## [TASK INPUTS]
Background: an optimization exercise with open tools, aiming at small area, a short achievable clock period and few clock cycles per item. Do not read the settings as production practice. RTL that was checked went through simulation tests only; none was proved equivalent to the original. For run 1, only the layout was checked, not whether the RTL still works.

==> flow/design.v <==
module therm_rom_l2 (input wire cls, input wire [1:0] p, output wire [17:0] th);
    wire [2:0] a = {cls, p};
    assign th = (a[2] ? (a[1] ? (a[0] ? 18'd10782 : 18'd17379) : 18'd229375) : (a[1] ? (a[0] ? 18'd11152 : 18'd17727) : (a[0] ? 18'd160839 : 18'd229375)));
endmodule
module therm_rom_l3_2_0 (input wire cls, input wire [1:0] p, output wire [17:0] th);
    wire [2:0] a = {cls, p};
    assign th = (a[2] ? (a[1] ? (a[0] ? 18'd11270 : 18'd25103) : 18'd229375) : (a[1] ? (a[0] ? 18'd11737 : 18'd24186) : 18'd229375));
endmodule
module therm_rom_l3_2_1 (input wire cls, input wire [1:0] p, output wire [17:0] th);
    wire [2:0] a = {cls, p};
    assign th = (a[2] ? (a[1] ? (a[0] ? 18'd10501 : 18'd13871) : (a[0] ? 18'd97779 : 18'd229375)) : (a[1] ? (a[0] ? 18'd10790 : 18'd14472) : (a[0] ? 18'd73111 : 18'd229375)));
endmodule
module therm_rom_l4_3_0 (input wire cls, input wire [2:0] p, output wire [17:0] th);
    wire [3:0] a = {cls, p};
    assign th = (a[3] ? (a[2] ? (a[1] ? (a[0] ? 18'd10623 : 18'd11646) : (a[0] ? 18'd15301 : 18'd32279)) : (a[1] ? (a[0] ? 18'd154319 : 18'd229375) : 18'd229375)) : (a[2] ? (a[1] ? (a[0] ? 18'd10950 : 18'd12165) : (a[0] ? 18'd15837 : 18'd29725)) : (a[1] ? (a[0] ? 18'd106207 : 18'd229375) : 18'd229375)));
endmodule
module therm_rom_l4_3_1 (input wire cls, input wire [2:0] p, output wire [17:0] th);
    wire [3:0] a = {cls, p};
    assign th = (a[3] ? (a[2] ? (a[1] ? (a[0] ? 18'd10239 : 18'd10991) : (a[0] ? 18'd12871 : 18'd20455)) : (a[1] ? (a[0] ? 18'd65027 : 18'd229375) : 18'd229375)) : (a[2] ? (a[1] ? (a[0] ? 18'd10662 : 18'd11408) : (a[0] ? 18'd13470 : 18'd20384)) : (a[1] ? (a[0] ? 18'd52469 : 18'd229375) : 18'd229375)));
endmodule
module therm_rom_l5_4_0 (input wire cls, input wire [3:0] p, output wire [17:0] th);
    wire [4:0] a = {cls, p};
    assign th = (a[4] ? (a[3] ? (a[2] ? (a[1] ? (a[0] ? 18'd10239 : 18'd10697) : (a[0] ? 18'd11120 : 18'd11882)) : (a[1] ? (a[0] ? 18'd13328 : 18'd16241) : (a[0] ? 18'd22534 : 18'd37287))) : (a[2] ? (a[1] ? (a[0] ? 18'd79251 : 18'd197311) : 18'd229375) : 18'd229375)) : (a[3] ? (a[2] ? (a[1] ? (a[0] ? 18'd10722 : 18'd11045) : (a[0] ? 18'd11562 : 18'd12426)) : (a[1] ? (a[0] ? 18'd13933 : 18'd16704) : (a[0] ? 18'd22111 : 18'd33427))) : (a[2] ? (a[1] ? (a[0] ? 18'd61613 : 18'd130023) : 18'd229375) : 18'd229375)));
endmodule
module therm_rom_l5_4_1 (input wire cls, input wire [3:0] p, output wire [17:0] th);
    wire [4:0] a = {cls, p};
    assign th = (a[4] ? (a[3] ? (a[2] ? (a[1] ? (a[0] ? 18'd10239 : 18'd10558) : (a[0] ? 18'd10879 : 18'd11443)) : (a[1] ? (a[0] ? 18'd12486 : 18'd14521) : (a[0] ? 18'd18763 : 18'd28293))) : (a[2] ? (a[1] ? (a[0] ? 18'd54023 : 18'd122111) : 18'd229375) : 18'd229375)) : (a[3] ? (a[2] ? (a[1] ? (a[0] ? 18'd10607 : 18'd10865) : (a[0] ? 18'd11272 : 18'd11937)) : (a[1] ? (a[0] ? 18'd13071 : 18'd15101) : (a[0] ? 18'd18941 : 18'd26689))) : (a[2] ? (a[1] ? (a[0] ? 18'd45149 : 18'd87659) : (a[0] ? 18'd201039 : 18'd229375)) : 18'd229375)));
endmodule
module therm_rom_l7_5_00 (input wire cls, input wire [4:0] p, output wire [17:0] th);
    wire [5:0] a = {cls, p};
    assign th = (a[5] ? (a[4] ? (a[3] ? (a[2] ? (a[1] ? (a[0] ? 18'd10239 : 18'd10488) : (a[0] ? 18'd10606 : 18'd10759)) : (a[1] ? (a[0] ? 18'd10962 : 18'd11230) : (a[0] ? 18'd11592 : 18'd12086))) : (a[2] ? (a[1] ? (a[0] ? 18'd12769 : 18'd13727) : (a[0] ? 18'd15093 : 18'd17073)) : (a[1] ? (a[0] ? 18'd19999 : 18'd24408) : (a[0] ? 18'd31197 : 18'd41891)))) : (a[3] ? (a[2] ? (a[1] ? (a[0] ? 18'd62007 : 18'd92671) : (a[0] ? 18'd145383 : 18'd229375)) : 18'd229375) : 18'd229375)) : (a[4] ? (a[3] ? (a[2] ? (a[1] ? (a[0] ? 18'd10647 : 18'd10772) : (a[0] ? 18'd10928 : 18'd11124)) : (a[1] ? (a[0] ? 18'd11372 : 18'd11691) : (a[0] ? 18'd12105 : 18'd12647))) : (a[2] ? (a[1] ? (a[0] ? 18'd13365 : 18'd14329) : (a[0] ? 18'd15642 : 18'd17455)) : (a[1] ? (a[0] ? 18'd19999 : 18'd23631) : (a[0] ? 18'd28910 : 18'd36741)))) : (a[3] ? (a[2] ? (a[1] ? (a[0] ? 18'd50485 : 18'd69979) : (a[0] ? 18'd101131 : 18'd152359)) : 18'd229375) : 18'd229375)));
endmodule
module therm_rom_l7_5_01 (input wire cls, input wire [4:0] p, output wire [17:0] th);
    wire [5:0] a = {cls, p};
    assign th = (a[5] ? (a[4] ? (a[3] ? (a[2] ? (a[1] ? 18'd10239 : (a[0] ? 18'd10573 : 18'd10717)) : (a[1] ? (a[0] ? 18'd10906 : 18'd11156) : (a[0] ? 18'd11491 : 18'd11947))) : (a[2] ? (a[1] ? (a[0] ? 18'd12576 : 18'd13455) : (a[0] ? 18'd14703 : 18'd16505)) : (a[1] ? (a[0] ? 18'd19155 : 18'd23126) : (a[0] ? 18'd29207 : 18'd38731)))) : (a[3] ? (a[2] ? (a[1] ? (a[0] ? 18'd56519 : 18'd83427) : (a[0] ? 18'd129327 : 18'd210207)) : 18'd229375) : 18'd229375)) : (a[4] ? (a[3] ? (a[2] ? (a[1] ? (a[0] ? 18'd10620 : 18'd10738) : (a[0] ? 18'd10885 : 18'd11070)) : (a[1] ? (a[0] ? 18'd11304 : 18'd11604) : (a[0] ? 18'd11991 : 18'd12497))) : (a[2] ? (a[1] ? (a[0] ? 18'd13165 : 18'd14060) : (a[0] ? 18'd15274 : 18'd16944)) : (a[1] ? (a[0] ? 18'd19278 : 18'd22595) : (a[0] ? 18'd27394 : 18'd34475)))) : (a[3] ? (a[2] ? (a[1] ? (a[0] ? 18'd46831 : 18'd64243) : (a[0] ? 18'd91877 : 18'd136991)) : (a[1] ? (a[0] ? 18'd212927 : 18'd229375) : 18'd229375)) : 18'd229375)));
endmodule
module therm_rom_l7_5_10 (input wire cls, input wire [4:0] p, output wire [17:0] th);
    wire [5:0] a = {cls, p};
    assign th = (a[5] ? (a[4] ? (a[3] ? (a[2] ? (a[1] ? 18'd10239 : (a[0] ? 18'd10543 : 18'd10678)) : (a[1] ? (a[0] ? 18'd10853 : 18'd11086) : (a[0] ? 18'd11398 : 18'd11819))) : (a[2] ? (a[1] ? (a[0] ? 18'd12399 : 18'd13206) : (a[0] ? 18'd14347 : 18'd15989)) : (a[1] ? (a[0] ? 18'd18391 : 18'd21973) : (a[0] ? 18'd27429 : 18'd35923)))) : (a[3] ? (a[2] ? (a[1] ? (a[0] ? 18'd51679 : 18'd75339) : (a[0] ? 18'd115383 : 18'd185343)) : 18'd229375) : 18'd229375)) : (a[4] ? (a[3] ? (a[2] ? (a[1] ? (a[0] ? 18'd10594 : 18'd10706) : (a[0] ? 18'd10846 : 18'd11020)) : (a[1] ? (a[0] ? 18'd11240 : 18'd11522) : (a[0] ? 18'd11885 : 18'd12357))) : (a[2] ? (a[1] ? (a[0] ? 18'd12980 : 18'd13811) : (a[0] ? 18'd14934 : 18'd16474)) : (a[1] ? (a[0] ? 18'd18617 : 18'd21650) : (a[0] ? 18'd26018 : 18'd32431)))) : (a[3] ? (a[2] ? (a[1] ? (a[0] ? 18'd43554 : 18'd59131) : (a[0] ? 18'd83687 : 18'd123487)) : (a[1] ? (a[0] ? 18'd189951 : 18'd229375) : 18'd229375)) : 18'd229375)));
endmodule
module therm_rom_l7_5_11 (input wire cls, input wire [4:0] p, output wire [17:0] th);
    wire [5:0] a = {cls, p};
    assign th = (a[5] ? (a[4] ? (a[3] ? (a[2] ? (a[1] ? 18'd10239 : (a[0] ? 18'd10515 : 18'd10641)) : (a[1] ? (a[0] ? 18'd10805 : 18'd11022) : (a[0] ? 18'd11311 : 18'd11701))) : (a[2] ? (a[1] ? (a[0] ? 18'd12236 : 18'd12978) : (a[0] ? 18'd14023 : 18'd15519)) : (a[1] ? (a[0] ? 18'd17699 : 18'd20935) : (a[0] ? 18'd25836 : 18'd33423)))) : (a[3] ? (a[2] ? (a[1] ? (a[0] ? 18'd47403 : 18'd68243) : (a[0] ? 18'd103247 : 18'd163919)) : 18'd229375) : 18'd229375)) : (a[4] ? (a[3] ? (a[2] ? (a[1] ? (a[0] ? 18'd10570 : 18'd10676) : (a[0] ? 18'd10808 : 18'd10973)) : (a[1] ? (a[0] ? 18'd11180 : 18'd11445) : (a[0] ? 18'd11785 : 18'd12227))) : (a[2] ? (a[1] ? (a[0] ? 18'd12807 : 18'd13579) : (a[0] ? 18'd14620 : 18'd16041)) : (a[1] ? (a[0] ? 18'd18011 : 18'd20787) : (a[0] ? 18'd24768 : 18'd30583)))) : (a[3] ? (a[2] ? (a[1] ? (a[0] ? 18'd40611 : 18'd54565) : (a[0] ? 18'd76431 : 18'd111607)) : (a[1] ? (a[0] ? 18'd169903 : 18'd229375) : 18'd229375)) : 18'd229375)));
endmodule
module therm_rom_l6_5_0 (input wire cls, input wire [4:0] p, output wire [17:0] th);
    wire [5:0] a = {cls, p};
    assign th = (a[5] ? (a[4] ? (a[3] ? (a[2] ? (a[1] ? 18'd10239 : (a[0] ? 18'd10589 : 18'd10738)) : (a[1] ? (a[0] ? 18'd10933 : 18'd11192) : (a[0] ? 18'd11541 : 18'd12015))) : (a[2] ? (a[1] ? (a[0] ? 18'd12670 : 18'd13588) : (a[0] ? 18'd14893 : 18'd16783)) : (a[1] ? (a[0] ? 18'd19567 : 18'd23750) : (a[0] ? 18'd30173 : 18'd40264)))) : (a[3] ? (a[2] ? (a[1] ? (a[0] ? 18'd59179 : 18'd87895) : (a[0] ? 18'd137071 : 18'd229375)) : 18'd229375) : 18'd229375)) : (a[4] ? (a[3] ? (a[2] ? (a[1] ? (a[0] ? 18'd10634 : 18'd10755) : (a[0] ? 18'd10906 : 18'd11097)) : (a[1] ? (a[0] ? 18'd11338 : 18'd11647) : (a[0] ? 18'd12047 : 18'd12570))) : (a[2] ? (a[1] ? (a[0] ? 18'd13263 : 18'd14192) : (a[0] ? 18'd15454 : 18'd17195)) : (a[1] ? (a[0] ? 18'd19631 : 18'd23101) : (a[0] ? 18'd28133 : 18'd35579)))) : (a[3] ? (a[2] ? (a[1] ? (a[0] ? 18'd48609 : 18'd67027) : (a[0] ? 18'd96363 : 18'd144423)) : 18'd229375) : 18'd229375)));
endmodule
module therm_rom_l6_5_1 (input wire cls, input wire [4:0] p, output wire [17:0] th);
    wire [5:0] a = {cls, p};
    assign th = (a[5] ? (a[4] ? (a[3] ? (a[2] ? (a[1] ? 18'd10239 : (a[0] ? 18'd10529 : 18'd10659)) : (a[1] ? (a[0] ? 18'd10829 : 18'd11053) : (a[0] ? 18'd11353 : 18'd11759))) : (a[2] ? (a[1] ? (a[0] ? 18'd12316 : 18'd13089) : (a[0] ? 18'd14182 : 18'd15749)) : (a[1] ? (a[0] ? 18'd18037 : 18'd21441) : (a[0] ? 18'd26611 : 18'd34637)))) : (a[3] ? (a[2] ? (a[1] ? (a[0] ? 18'd49475 : 18'd71675) : (a[0] ? 18'd109103 : 18'd174239)) : 18'd229375) : 18'd229375)) : (a[4] ? (a[3] ? (a[2] ? (a[1] ? (a[0] ? 18'd10582 : 18'd10691) : (a[0] ? 18'd10826 : 18'd10996)) : (a[1] ? (a[0] ? 18'd11210 : 18'd11483) : (a[0] ? 18'd11834 : 18'd12291))) : (a[2] ? (a[1] ? (a[0] ? 18'd12892 : 18'd13693) : (a[0] ? 18'd14774 : 18'd16253)) : (a[1] ? (a[0] ? 18'd18308 : 18'd21209) : (a[0] ? 18'd25378 : 18'd31483)))) : (a[3] ? (a[2] ? (a[1] ? (a[0] ? 18'd42043 : 18'd56783) : (a[0] ? 18'd79951 : 18'd117359)) : (a[1] ? (a[0] ? 18'd179583 : 18'd229375) : 18'd229375)) : 18'd229375)));
endmodule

## [TASK ITEM]
For the listing above, print only the lines starting at the line containing "module therm_rom_l3_2_0 (input" and ending at the line containing "assign th = (a[2] ? (a[1] ? (a[0] ? 18'd11270", exactly, both included.

## [EXERCISE RESPONSE]
module therm_rom_l3_2_0 (input wire cls, input wire [1:0] p, output wire [17:0] th);
    wire [2:0] a = {cls, p};
    assign th = (a[2] ? (a[1] ? (a[0] ? 18'd11270 : 18'd25103) : 18'd229375) : (a[1] ? (a[0] ? 18'd11737 : 18'd24186) : 18'd229375));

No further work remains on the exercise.